## WORK INSTRUCTION:
Only the lines below, from the one with "clock buffers | 7 | 3.08" through the one with "met2 | 44 | 2780 | 26.9", are to be written out, exactly.

## Stored data entries:
━━━━━━━━

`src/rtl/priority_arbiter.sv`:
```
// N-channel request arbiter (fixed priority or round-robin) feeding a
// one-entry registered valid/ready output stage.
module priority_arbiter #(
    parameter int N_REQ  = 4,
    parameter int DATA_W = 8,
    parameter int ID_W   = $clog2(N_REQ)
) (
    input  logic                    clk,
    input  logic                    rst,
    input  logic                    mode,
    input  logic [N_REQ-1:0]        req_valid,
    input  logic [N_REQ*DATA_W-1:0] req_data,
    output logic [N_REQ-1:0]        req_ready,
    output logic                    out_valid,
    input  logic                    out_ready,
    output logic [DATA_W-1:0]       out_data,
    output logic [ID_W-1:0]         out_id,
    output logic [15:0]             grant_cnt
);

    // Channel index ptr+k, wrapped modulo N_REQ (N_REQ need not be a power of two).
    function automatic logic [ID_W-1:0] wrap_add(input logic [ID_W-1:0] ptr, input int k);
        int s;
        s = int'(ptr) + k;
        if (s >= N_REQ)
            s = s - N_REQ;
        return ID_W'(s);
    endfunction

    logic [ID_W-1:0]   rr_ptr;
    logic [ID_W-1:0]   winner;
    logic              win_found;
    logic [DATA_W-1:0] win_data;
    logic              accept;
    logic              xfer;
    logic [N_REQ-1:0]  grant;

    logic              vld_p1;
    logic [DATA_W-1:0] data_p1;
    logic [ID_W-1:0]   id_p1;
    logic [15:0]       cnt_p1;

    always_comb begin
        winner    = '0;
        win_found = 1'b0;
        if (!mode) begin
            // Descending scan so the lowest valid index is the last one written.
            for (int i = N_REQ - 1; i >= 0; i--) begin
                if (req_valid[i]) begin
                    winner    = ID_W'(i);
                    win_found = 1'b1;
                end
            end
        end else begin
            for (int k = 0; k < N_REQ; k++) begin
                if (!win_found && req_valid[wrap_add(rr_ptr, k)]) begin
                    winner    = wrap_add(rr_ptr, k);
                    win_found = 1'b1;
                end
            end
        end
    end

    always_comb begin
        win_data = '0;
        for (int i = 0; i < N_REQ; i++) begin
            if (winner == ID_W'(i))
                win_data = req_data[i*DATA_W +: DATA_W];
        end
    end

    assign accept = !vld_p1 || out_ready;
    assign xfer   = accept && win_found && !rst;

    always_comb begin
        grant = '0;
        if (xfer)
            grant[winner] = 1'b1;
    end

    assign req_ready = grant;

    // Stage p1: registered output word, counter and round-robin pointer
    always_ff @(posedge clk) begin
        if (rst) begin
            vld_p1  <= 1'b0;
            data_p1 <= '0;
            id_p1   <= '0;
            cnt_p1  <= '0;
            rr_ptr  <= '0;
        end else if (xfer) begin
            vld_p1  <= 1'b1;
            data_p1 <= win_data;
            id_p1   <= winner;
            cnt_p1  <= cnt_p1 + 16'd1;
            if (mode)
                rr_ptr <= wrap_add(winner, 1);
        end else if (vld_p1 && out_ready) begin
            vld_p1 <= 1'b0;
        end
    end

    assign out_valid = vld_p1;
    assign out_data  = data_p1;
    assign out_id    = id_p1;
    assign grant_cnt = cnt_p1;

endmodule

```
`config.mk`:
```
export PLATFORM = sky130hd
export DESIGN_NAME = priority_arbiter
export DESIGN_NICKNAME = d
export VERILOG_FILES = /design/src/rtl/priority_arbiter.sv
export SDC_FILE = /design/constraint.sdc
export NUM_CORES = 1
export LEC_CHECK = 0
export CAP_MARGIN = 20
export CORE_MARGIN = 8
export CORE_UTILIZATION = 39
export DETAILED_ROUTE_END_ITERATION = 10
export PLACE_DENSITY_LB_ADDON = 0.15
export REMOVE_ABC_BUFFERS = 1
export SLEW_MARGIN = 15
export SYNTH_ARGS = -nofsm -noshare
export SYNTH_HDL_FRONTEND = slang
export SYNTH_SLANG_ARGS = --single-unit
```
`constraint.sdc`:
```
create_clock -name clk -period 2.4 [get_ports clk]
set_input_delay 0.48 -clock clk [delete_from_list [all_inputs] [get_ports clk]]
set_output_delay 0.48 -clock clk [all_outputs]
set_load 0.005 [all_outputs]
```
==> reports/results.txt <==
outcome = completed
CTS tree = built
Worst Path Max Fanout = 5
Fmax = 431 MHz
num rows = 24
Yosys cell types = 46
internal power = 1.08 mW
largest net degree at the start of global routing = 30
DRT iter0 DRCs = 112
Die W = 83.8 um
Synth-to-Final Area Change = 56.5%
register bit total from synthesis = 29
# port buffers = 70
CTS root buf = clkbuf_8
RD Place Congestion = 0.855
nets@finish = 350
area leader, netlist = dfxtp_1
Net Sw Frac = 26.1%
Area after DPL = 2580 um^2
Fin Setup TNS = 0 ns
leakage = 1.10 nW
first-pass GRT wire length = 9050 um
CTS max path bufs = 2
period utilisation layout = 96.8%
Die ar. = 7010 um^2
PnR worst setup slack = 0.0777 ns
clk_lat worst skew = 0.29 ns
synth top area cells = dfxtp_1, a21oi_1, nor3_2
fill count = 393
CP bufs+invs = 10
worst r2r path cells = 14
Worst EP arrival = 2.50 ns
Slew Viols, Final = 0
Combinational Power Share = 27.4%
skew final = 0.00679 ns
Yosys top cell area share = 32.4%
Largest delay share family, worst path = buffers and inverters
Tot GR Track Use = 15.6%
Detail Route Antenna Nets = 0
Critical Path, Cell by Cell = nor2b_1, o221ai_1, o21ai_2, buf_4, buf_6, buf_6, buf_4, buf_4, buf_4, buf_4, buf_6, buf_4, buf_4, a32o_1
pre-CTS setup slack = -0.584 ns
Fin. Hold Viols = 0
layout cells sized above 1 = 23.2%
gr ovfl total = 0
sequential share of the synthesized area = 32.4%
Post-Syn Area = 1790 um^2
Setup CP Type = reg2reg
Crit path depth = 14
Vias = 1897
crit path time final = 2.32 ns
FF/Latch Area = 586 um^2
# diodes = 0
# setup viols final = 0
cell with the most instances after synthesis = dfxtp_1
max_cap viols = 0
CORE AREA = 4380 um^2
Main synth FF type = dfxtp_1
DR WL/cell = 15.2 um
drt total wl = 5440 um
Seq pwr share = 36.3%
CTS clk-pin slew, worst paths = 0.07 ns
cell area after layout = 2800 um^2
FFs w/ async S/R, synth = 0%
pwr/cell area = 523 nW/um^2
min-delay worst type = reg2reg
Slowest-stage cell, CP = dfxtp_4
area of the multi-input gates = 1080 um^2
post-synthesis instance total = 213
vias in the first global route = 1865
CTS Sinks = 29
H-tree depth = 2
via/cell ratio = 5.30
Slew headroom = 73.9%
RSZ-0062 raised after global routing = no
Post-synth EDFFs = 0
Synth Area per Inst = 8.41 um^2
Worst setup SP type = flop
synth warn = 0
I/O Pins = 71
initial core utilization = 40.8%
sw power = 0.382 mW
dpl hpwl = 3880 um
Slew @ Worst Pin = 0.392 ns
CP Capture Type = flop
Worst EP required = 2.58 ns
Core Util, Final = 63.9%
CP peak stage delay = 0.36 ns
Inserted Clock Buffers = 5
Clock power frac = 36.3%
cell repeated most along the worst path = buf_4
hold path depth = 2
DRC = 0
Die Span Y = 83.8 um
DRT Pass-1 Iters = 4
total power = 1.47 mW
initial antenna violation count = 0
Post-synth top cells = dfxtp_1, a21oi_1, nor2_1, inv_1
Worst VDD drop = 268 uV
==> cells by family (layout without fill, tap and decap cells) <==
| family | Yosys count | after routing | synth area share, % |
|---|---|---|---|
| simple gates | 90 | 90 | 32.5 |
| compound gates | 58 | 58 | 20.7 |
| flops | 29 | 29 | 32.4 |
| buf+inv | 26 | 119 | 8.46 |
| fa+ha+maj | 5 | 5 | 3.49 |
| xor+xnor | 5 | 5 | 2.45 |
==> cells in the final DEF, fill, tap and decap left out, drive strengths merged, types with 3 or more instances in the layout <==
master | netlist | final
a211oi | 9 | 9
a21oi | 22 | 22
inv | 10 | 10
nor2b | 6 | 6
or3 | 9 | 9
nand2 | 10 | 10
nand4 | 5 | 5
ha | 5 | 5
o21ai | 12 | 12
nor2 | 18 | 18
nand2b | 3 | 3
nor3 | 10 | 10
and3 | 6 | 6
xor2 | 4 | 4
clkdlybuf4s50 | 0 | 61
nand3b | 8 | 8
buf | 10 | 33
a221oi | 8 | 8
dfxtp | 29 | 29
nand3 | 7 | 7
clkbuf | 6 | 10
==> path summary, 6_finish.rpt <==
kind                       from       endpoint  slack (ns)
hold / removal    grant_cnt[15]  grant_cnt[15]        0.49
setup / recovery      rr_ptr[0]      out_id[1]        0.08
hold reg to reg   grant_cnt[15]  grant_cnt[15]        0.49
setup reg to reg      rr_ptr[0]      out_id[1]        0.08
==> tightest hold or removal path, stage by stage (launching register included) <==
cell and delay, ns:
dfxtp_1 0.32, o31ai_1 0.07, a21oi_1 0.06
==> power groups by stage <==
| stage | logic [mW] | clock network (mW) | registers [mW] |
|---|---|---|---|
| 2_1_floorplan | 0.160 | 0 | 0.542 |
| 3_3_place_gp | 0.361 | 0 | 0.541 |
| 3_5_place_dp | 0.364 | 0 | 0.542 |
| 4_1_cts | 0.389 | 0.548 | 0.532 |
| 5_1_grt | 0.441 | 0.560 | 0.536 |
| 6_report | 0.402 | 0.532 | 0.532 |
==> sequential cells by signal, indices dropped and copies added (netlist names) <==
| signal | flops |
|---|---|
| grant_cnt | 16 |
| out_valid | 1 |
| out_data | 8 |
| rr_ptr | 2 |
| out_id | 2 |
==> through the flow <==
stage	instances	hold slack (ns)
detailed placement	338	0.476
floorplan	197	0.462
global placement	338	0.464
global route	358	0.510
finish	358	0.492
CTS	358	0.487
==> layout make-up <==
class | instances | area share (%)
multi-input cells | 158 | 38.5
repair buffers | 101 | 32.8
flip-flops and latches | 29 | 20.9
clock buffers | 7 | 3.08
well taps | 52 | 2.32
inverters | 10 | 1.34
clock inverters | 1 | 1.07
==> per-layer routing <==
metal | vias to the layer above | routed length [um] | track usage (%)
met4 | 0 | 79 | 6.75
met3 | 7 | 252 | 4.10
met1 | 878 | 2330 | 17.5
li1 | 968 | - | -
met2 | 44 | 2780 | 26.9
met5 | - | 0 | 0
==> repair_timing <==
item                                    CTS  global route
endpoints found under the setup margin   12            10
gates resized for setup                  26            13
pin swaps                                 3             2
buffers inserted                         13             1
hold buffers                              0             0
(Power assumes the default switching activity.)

━━━━━━━━

## SOLVED EXERCISE:
clock buffers | 7 | 3.08
well taps | 52 | 2.32
inverters | 10 | 1.34
clock inverters | 1 | 1.07
==> per-layer routing <==
metal | vias to the layer above | routed length [um] | track usage (%)
met4 | 0 | 79 | 6.75
met3 | 7 | 252 | 4.10
met1 | 878 | 2330 | 17.5
li1 | 968 | - | -
met2 | 44 | 2780 | 26.9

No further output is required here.